### ASSIGNMENT
Go through the following data and transcribe exactly the stretch of lines from the one holding "Modified inputs, birch compared to pine" to the one holding "Setup changes, maple to cedar", both included.

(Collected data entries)
####################

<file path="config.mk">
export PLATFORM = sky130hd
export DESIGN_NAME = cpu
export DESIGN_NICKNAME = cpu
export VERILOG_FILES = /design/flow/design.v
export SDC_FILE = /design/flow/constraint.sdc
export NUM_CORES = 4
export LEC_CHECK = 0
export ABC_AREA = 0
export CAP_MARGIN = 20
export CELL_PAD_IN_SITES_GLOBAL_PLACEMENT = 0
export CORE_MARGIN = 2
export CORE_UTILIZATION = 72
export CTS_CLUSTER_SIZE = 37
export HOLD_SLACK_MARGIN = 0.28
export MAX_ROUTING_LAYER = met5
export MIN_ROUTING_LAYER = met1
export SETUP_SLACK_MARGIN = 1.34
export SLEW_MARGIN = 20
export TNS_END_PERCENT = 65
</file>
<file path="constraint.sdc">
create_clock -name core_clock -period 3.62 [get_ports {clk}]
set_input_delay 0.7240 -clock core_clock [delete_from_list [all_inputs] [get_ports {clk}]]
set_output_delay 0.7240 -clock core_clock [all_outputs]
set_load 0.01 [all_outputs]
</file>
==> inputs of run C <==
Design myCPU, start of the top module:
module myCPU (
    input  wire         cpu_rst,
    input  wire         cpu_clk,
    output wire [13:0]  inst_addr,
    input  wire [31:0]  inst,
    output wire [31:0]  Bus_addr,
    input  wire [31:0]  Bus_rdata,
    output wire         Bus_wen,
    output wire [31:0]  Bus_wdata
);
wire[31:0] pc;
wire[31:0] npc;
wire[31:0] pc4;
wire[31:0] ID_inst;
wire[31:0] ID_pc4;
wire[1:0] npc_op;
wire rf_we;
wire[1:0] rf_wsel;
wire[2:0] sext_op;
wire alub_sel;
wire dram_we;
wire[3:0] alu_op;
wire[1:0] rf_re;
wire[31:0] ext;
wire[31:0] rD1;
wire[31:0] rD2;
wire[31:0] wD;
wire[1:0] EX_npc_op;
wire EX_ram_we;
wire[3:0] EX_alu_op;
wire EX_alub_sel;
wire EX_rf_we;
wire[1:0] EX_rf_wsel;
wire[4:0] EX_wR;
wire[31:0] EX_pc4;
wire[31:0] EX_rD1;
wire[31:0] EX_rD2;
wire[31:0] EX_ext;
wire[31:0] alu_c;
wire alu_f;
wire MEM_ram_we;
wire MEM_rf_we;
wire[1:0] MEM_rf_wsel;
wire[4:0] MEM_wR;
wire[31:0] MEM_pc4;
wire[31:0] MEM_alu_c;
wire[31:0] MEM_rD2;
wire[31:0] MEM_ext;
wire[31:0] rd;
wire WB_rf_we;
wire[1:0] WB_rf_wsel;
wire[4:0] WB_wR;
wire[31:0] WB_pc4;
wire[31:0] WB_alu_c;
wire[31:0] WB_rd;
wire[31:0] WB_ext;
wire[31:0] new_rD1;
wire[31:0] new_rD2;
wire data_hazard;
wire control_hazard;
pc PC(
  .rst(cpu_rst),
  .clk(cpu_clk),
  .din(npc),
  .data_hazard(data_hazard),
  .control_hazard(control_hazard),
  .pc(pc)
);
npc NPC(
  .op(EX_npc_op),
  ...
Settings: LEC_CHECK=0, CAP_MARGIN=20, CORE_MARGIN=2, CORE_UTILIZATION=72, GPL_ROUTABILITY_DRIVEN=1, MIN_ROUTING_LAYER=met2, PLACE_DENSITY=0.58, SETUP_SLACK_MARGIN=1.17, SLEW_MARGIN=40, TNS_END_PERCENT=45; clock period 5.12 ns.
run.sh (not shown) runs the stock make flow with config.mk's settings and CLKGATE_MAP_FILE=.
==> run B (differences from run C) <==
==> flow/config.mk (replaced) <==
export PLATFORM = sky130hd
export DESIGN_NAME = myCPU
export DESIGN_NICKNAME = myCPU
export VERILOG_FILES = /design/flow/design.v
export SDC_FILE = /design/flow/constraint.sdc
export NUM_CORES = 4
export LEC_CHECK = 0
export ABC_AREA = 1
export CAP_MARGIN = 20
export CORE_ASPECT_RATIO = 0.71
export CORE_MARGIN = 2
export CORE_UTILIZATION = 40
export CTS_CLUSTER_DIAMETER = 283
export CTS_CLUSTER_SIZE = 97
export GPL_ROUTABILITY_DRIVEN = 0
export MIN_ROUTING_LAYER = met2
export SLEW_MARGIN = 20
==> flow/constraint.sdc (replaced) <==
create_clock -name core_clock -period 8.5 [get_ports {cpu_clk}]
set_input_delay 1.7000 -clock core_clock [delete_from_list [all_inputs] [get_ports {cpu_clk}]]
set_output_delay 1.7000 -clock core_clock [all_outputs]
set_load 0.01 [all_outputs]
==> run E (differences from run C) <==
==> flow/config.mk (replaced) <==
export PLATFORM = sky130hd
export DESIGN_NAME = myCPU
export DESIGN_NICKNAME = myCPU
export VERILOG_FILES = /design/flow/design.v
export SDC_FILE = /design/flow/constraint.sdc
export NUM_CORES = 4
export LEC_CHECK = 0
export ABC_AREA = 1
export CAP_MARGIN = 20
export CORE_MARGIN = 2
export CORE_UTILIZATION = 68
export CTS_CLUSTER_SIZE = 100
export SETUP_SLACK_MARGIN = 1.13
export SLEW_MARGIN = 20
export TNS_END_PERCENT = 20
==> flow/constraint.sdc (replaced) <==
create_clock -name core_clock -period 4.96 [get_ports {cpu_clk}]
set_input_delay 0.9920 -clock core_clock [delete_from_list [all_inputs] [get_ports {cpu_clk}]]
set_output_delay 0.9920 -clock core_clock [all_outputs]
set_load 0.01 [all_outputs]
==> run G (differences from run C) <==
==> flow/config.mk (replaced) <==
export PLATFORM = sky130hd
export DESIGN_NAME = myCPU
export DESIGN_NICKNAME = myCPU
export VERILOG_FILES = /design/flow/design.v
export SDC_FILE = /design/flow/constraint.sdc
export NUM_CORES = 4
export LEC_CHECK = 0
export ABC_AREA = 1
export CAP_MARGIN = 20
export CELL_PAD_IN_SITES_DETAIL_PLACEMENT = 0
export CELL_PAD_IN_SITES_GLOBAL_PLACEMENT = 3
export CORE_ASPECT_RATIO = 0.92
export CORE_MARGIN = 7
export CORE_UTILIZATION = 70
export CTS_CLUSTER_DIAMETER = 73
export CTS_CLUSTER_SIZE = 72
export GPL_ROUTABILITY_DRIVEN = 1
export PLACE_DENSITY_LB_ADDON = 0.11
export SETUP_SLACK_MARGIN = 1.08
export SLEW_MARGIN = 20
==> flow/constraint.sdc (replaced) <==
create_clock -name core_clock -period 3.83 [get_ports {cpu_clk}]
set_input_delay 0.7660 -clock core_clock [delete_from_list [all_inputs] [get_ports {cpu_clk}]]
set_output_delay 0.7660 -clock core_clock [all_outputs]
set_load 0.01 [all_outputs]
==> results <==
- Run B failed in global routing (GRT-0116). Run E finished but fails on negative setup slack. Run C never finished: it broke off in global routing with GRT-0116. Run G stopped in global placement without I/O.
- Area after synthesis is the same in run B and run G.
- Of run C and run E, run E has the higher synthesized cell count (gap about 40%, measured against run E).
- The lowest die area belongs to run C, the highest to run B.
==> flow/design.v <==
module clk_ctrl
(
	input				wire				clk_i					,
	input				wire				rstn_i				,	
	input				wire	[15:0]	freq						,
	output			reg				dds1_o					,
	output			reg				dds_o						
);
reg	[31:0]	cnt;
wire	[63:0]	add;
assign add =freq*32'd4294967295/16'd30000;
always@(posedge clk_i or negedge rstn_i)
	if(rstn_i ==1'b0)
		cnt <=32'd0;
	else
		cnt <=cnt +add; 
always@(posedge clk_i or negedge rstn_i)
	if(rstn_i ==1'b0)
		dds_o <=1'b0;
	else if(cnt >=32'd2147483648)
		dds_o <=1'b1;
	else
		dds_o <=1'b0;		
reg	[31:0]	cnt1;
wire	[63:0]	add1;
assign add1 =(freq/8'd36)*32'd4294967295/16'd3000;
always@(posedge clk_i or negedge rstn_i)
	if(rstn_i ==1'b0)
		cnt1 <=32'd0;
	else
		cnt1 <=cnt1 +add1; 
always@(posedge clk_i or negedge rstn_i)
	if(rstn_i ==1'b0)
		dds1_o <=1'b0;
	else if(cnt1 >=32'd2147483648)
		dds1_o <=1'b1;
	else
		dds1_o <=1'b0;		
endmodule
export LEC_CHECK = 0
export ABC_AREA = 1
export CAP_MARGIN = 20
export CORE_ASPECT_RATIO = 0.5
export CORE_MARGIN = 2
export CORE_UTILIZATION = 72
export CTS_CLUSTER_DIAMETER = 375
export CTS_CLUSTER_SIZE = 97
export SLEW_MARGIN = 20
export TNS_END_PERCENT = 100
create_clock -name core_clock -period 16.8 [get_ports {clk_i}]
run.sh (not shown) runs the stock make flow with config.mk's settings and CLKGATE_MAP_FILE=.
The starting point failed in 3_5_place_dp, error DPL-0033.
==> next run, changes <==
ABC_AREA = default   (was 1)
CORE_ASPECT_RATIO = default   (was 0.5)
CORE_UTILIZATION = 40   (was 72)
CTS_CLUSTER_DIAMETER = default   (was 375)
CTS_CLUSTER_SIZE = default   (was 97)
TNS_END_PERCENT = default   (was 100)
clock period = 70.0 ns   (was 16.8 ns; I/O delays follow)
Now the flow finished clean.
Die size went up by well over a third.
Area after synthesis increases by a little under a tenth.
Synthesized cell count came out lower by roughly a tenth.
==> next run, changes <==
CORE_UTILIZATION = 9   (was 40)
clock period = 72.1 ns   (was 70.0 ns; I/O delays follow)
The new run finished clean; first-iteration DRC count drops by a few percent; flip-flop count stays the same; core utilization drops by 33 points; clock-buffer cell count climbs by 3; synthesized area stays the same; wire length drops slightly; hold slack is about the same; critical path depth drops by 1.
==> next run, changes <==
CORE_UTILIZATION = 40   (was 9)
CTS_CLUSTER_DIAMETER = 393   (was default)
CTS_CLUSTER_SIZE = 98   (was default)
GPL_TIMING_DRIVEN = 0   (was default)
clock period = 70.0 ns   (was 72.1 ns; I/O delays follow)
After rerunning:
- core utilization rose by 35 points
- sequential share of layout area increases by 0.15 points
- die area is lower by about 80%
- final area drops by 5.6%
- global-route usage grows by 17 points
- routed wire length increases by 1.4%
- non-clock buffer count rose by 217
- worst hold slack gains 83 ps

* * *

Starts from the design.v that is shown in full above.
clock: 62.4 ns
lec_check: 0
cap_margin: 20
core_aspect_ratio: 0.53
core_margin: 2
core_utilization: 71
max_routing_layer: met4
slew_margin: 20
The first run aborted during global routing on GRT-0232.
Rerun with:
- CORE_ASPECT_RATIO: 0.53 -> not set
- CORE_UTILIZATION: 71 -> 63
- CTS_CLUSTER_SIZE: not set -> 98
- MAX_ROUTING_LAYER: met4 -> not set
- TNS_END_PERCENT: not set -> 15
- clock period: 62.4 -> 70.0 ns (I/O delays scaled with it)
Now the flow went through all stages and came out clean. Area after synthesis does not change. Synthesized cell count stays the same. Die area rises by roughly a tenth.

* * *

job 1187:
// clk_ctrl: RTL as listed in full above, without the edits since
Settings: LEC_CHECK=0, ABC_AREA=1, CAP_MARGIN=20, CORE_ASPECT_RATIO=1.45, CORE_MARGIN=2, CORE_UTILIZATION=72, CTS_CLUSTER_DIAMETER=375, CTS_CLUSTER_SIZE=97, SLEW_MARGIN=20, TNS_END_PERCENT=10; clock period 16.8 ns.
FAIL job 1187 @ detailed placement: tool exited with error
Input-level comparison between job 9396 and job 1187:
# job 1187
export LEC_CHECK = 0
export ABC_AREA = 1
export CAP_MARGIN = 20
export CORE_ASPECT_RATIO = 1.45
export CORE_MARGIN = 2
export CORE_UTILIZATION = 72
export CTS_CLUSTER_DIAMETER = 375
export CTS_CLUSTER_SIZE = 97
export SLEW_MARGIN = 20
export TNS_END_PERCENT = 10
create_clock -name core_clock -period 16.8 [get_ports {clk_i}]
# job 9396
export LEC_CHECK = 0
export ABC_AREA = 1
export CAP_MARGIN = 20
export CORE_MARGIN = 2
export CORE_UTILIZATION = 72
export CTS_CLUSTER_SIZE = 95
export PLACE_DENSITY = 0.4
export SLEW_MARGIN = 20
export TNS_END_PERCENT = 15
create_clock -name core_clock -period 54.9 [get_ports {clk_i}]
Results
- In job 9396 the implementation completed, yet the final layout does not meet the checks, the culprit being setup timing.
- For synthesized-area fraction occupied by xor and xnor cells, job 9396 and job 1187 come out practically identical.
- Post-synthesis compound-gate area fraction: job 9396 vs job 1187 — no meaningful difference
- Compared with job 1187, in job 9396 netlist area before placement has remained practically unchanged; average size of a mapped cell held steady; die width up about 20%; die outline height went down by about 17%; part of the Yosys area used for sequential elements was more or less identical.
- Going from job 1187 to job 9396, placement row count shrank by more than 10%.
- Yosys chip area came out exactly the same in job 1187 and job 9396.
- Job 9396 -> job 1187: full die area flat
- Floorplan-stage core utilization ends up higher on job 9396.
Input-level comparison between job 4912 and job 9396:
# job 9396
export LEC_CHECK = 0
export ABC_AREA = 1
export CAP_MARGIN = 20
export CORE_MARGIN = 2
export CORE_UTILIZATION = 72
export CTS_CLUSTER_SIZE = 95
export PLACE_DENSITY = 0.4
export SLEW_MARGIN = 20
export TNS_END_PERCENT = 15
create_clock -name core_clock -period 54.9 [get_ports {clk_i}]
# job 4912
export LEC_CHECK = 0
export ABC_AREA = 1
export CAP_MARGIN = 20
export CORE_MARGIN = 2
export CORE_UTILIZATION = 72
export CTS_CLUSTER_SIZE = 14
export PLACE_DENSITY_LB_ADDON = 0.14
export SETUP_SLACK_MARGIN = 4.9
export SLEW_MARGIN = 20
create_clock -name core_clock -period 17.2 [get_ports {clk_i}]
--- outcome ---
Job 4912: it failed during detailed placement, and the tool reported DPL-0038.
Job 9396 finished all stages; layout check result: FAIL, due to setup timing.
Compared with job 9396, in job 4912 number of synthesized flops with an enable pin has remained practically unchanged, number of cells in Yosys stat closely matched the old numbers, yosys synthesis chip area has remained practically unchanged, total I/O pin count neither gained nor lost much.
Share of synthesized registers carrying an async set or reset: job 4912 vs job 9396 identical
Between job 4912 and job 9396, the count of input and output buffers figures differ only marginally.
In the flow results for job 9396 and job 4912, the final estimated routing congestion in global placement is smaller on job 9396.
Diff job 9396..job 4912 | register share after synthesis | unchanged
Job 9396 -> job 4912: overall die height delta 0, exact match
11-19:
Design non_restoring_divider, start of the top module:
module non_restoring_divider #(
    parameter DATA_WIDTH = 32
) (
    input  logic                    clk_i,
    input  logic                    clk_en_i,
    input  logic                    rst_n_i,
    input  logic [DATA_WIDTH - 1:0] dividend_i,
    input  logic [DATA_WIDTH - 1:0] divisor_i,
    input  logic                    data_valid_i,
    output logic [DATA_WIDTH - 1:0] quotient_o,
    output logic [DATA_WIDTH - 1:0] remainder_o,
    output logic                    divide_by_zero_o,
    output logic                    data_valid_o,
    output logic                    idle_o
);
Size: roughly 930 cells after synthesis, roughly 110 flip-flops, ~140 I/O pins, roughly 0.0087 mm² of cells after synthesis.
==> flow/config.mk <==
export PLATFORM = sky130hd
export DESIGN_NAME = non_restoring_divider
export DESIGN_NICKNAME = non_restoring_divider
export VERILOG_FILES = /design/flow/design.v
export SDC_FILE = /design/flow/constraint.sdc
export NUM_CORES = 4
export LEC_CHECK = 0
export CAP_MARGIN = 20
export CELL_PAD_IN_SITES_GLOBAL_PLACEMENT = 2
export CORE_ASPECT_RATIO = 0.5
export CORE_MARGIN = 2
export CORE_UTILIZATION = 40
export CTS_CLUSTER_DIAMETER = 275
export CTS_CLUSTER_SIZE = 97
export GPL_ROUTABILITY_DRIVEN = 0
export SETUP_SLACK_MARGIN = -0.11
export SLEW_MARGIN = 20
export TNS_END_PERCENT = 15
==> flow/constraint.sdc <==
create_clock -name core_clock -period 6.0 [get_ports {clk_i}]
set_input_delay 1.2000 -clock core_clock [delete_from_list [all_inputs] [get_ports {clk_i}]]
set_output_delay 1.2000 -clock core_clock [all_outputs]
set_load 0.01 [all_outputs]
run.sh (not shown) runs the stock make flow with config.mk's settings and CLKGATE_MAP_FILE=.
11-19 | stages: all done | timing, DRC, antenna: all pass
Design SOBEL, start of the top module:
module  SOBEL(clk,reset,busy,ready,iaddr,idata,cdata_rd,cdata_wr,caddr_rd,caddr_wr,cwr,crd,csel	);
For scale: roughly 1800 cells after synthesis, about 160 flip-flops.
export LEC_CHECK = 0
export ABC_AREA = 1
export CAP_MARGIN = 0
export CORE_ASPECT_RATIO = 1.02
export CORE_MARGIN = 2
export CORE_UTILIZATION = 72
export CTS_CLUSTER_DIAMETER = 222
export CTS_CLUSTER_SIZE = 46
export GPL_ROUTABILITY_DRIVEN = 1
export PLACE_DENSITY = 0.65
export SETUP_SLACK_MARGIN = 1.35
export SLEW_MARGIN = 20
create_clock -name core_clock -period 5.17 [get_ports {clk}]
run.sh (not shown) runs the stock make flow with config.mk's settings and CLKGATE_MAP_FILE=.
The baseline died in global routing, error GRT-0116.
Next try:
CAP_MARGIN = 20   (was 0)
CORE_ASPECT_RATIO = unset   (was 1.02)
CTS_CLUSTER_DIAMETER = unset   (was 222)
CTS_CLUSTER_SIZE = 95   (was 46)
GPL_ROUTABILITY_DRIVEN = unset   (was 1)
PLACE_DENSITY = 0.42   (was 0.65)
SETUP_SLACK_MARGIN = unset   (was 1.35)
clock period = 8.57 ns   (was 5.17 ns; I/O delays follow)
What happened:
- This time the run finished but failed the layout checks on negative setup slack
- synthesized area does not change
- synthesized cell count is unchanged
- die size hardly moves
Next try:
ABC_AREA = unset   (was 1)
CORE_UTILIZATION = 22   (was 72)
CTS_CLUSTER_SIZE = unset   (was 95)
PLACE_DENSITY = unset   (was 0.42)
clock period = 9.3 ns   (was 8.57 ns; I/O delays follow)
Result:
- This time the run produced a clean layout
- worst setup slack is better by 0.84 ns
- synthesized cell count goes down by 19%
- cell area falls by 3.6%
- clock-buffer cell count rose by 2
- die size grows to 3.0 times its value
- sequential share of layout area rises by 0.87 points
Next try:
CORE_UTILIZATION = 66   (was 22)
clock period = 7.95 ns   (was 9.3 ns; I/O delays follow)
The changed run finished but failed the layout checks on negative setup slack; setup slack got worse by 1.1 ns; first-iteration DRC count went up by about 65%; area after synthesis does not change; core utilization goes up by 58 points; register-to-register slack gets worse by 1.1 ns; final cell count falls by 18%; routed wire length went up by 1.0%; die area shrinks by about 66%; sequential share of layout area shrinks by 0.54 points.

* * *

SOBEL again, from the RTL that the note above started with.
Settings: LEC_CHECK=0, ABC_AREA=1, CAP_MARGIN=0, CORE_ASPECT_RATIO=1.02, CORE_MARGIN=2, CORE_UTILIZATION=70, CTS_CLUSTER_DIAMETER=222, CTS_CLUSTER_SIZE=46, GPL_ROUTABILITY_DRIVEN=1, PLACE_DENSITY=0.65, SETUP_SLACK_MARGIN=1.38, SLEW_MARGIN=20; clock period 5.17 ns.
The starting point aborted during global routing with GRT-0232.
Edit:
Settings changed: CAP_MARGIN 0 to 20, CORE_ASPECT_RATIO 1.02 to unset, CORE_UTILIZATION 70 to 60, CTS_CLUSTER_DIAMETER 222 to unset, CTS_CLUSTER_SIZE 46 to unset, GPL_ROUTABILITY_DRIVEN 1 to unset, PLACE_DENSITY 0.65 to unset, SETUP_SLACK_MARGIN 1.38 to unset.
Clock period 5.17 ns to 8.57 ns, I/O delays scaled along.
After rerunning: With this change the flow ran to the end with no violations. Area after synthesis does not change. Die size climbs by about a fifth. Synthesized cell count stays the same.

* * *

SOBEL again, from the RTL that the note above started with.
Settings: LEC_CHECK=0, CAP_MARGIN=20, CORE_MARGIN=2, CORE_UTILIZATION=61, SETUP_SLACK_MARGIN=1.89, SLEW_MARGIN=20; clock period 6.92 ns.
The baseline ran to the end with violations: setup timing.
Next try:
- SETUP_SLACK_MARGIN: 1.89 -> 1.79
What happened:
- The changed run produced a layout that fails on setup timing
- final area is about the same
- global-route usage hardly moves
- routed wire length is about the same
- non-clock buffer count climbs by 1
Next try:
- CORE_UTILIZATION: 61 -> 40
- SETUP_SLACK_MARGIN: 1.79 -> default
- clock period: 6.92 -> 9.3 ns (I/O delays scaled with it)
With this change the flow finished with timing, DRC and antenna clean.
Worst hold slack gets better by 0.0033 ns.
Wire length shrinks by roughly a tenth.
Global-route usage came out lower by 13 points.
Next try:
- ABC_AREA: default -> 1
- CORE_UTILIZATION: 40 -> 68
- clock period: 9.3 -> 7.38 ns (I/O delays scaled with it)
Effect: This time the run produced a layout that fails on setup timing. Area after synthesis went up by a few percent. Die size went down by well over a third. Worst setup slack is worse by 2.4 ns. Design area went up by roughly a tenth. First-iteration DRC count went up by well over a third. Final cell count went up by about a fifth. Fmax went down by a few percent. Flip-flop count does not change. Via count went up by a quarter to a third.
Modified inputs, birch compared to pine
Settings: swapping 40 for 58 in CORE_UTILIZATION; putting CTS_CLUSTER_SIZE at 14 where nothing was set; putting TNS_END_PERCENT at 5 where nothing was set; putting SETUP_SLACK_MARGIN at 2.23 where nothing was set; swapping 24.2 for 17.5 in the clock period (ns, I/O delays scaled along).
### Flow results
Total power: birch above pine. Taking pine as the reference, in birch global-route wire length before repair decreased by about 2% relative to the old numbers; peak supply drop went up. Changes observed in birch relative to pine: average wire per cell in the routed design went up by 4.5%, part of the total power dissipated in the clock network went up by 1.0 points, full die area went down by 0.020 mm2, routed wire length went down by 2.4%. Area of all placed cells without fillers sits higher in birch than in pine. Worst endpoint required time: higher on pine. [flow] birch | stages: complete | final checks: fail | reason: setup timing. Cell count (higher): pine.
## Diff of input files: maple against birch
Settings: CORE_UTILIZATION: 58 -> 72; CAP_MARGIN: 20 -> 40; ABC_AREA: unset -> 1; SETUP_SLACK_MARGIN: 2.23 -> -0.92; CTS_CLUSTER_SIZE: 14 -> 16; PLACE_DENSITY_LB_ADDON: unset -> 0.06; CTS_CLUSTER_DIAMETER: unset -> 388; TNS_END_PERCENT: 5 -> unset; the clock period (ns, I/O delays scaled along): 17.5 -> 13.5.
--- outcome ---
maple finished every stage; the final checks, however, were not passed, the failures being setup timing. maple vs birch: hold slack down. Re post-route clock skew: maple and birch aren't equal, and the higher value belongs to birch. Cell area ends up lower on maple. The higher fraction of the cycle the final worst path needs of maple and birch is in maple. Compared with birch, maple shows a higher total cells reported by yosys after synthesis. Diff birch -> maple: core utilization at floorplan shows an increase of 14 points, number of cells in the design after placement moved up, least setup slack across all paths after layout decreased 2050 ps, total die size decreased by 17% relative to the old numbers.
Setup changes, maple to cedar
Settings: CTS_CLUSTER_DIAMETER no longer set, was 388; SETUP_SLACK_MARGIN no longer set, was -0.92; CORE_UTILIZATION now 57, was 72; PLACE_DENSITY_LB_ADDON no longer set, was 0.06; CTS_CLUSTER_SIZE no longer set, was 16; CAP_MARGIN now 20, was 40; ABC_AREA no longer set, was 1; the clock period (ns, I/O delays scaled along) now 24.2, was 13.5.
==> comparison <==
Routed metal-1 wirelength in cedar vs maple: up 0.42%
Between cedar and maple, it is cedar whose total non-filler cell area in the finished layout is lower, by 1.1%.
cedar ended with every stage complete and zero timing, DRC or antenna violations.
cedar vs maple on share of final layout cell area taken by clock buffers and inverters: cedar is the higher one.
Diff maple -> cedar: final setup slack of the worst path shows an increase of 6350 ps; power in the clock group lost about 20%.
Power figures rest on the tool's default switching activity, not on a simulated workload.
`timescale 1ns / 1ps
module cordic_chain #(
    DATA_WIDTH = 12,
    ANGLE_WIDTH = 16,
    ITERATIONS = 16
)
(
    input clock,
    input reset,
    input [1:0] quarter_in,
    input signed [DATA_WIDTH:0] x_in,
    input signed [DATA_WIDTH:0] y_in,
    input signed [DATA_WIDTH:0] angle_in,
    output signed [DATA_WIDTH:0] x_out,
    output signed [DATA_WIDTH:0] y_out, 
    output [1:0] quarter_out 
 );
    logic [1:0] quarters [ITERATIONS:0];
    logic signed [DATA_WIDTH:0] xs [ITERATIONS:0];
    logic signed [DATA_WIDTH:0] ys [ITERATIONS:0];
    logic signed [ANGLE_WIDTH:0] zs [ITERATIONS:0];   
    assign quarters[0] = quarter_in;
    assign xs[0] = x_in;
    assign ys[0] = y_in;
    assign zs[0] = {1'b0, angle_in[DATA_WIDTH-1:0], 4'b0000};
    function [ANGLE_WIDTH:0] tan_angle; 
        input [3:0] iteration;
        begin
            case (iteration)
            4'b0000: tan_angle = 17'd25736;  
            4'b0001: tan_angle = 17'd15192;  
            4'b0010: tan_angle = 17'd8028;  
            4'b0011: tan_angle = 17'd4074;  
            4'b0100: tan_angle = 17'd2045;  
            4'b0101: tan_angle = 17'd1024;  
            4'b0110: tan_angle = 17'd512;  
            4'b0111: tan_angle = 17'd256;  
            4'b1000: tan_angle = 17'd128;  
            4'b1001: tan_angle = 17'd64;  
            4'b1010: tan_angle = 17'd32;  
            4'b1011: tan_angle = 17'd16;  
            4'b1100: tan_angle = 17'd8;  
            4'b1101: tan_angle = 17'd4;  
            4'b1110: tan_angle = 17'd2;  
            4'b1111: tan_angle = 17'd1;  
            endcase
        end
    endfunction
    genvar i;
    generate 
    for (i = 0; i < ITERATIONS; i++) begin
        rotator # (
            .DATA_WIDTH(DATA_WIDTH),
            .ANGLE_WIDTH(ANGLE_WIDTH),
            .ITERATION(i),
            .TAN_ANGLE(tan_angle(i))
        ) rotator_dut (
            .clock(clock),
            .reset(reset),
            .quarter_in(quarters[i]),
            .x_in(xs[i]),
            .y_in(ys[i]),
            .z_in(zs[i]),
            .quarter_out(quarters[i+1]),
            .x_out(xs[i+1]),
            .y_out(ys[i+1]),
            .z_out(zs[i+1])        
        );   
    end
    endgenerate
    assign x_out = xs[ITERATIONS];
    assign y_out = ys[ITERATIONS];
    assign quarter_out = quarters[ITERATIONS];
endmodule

####################

### SOLUTION TO THIS TASK
Modified inputs, birch compared to pine
Settings: swapping 40 for 58 in CORE_UTILIZATION; putting CTS_CLUSTER_SIZE at 14 where nothing was set; putting TNS_END_PERCENT at 5 where nothing was set; putting SETUP_SLACK_MARGIN at 2.23 where nothing was set; swapping 24.2 for 17.5 in the clock period (ns, I/O delays scaled along).
### Flow results
Total power: birch above pine. Taking pine as the reference, in birch global-route wire length before repair decreased by about 2% relative to the old numbers; peak supply drop went up. Changes observed in birch relative to pine: average wire per cell in the routed design went up by 4.5%, part of the total power dissipated in the clock network went up by 1.0 points, full die area went down by 0.020 mm2, routed wire length went down by 2.4%. Area of all placed cells without fillers sits higher in birch than in pine. Worst endpoint required time: higher on pine. [flow] birch | stages: complete | final checks: fail | reason: setup timing. Cell count (higher): pine.
## Diff of input files: maple against birch
Settings: CORE_UTILIZATION: 58 -> 72; CAP_MARGIN: 20 -> 40; ABC_AREA: unset -> 1; SETUP_SLACK_MARGIN: 2.23 -> -0.92; CTS_CLUSTER_SIZE: 14 -> 16; PLACE_DENSITY_LB_ADDON: unset -> 0.06; CTS_CLUSTER_DIAMETER: unset -> 388; TNS_END_PERCENT: 5 -> unset; the clock period (ns, I/O delays scaled along): 17.5 -> 13.5.
--- outcome ---
maple finished every stage; the final checks, however, were not passed, the failures being setup timing. maple vs birch: hold slack down. Re post-route clock skew: maple and birch aren't equal, and the higher value belongs to birch. Cell area ends up lower on maple. The higher fraction of the cycle the final worst path needs of maple and birch is in maple. Compared with birch, maple shows a higher total cells reported by yosys after synthesis. Diff birch -> maple: core utilization at floorplan shows an increase of 14 points, number of cells in the design after placement moved up, least setup slack across all paths after layout decreased 2050 ps, total die size decreased by 17% relative to the old numbers.
Setup changes, maple to cedar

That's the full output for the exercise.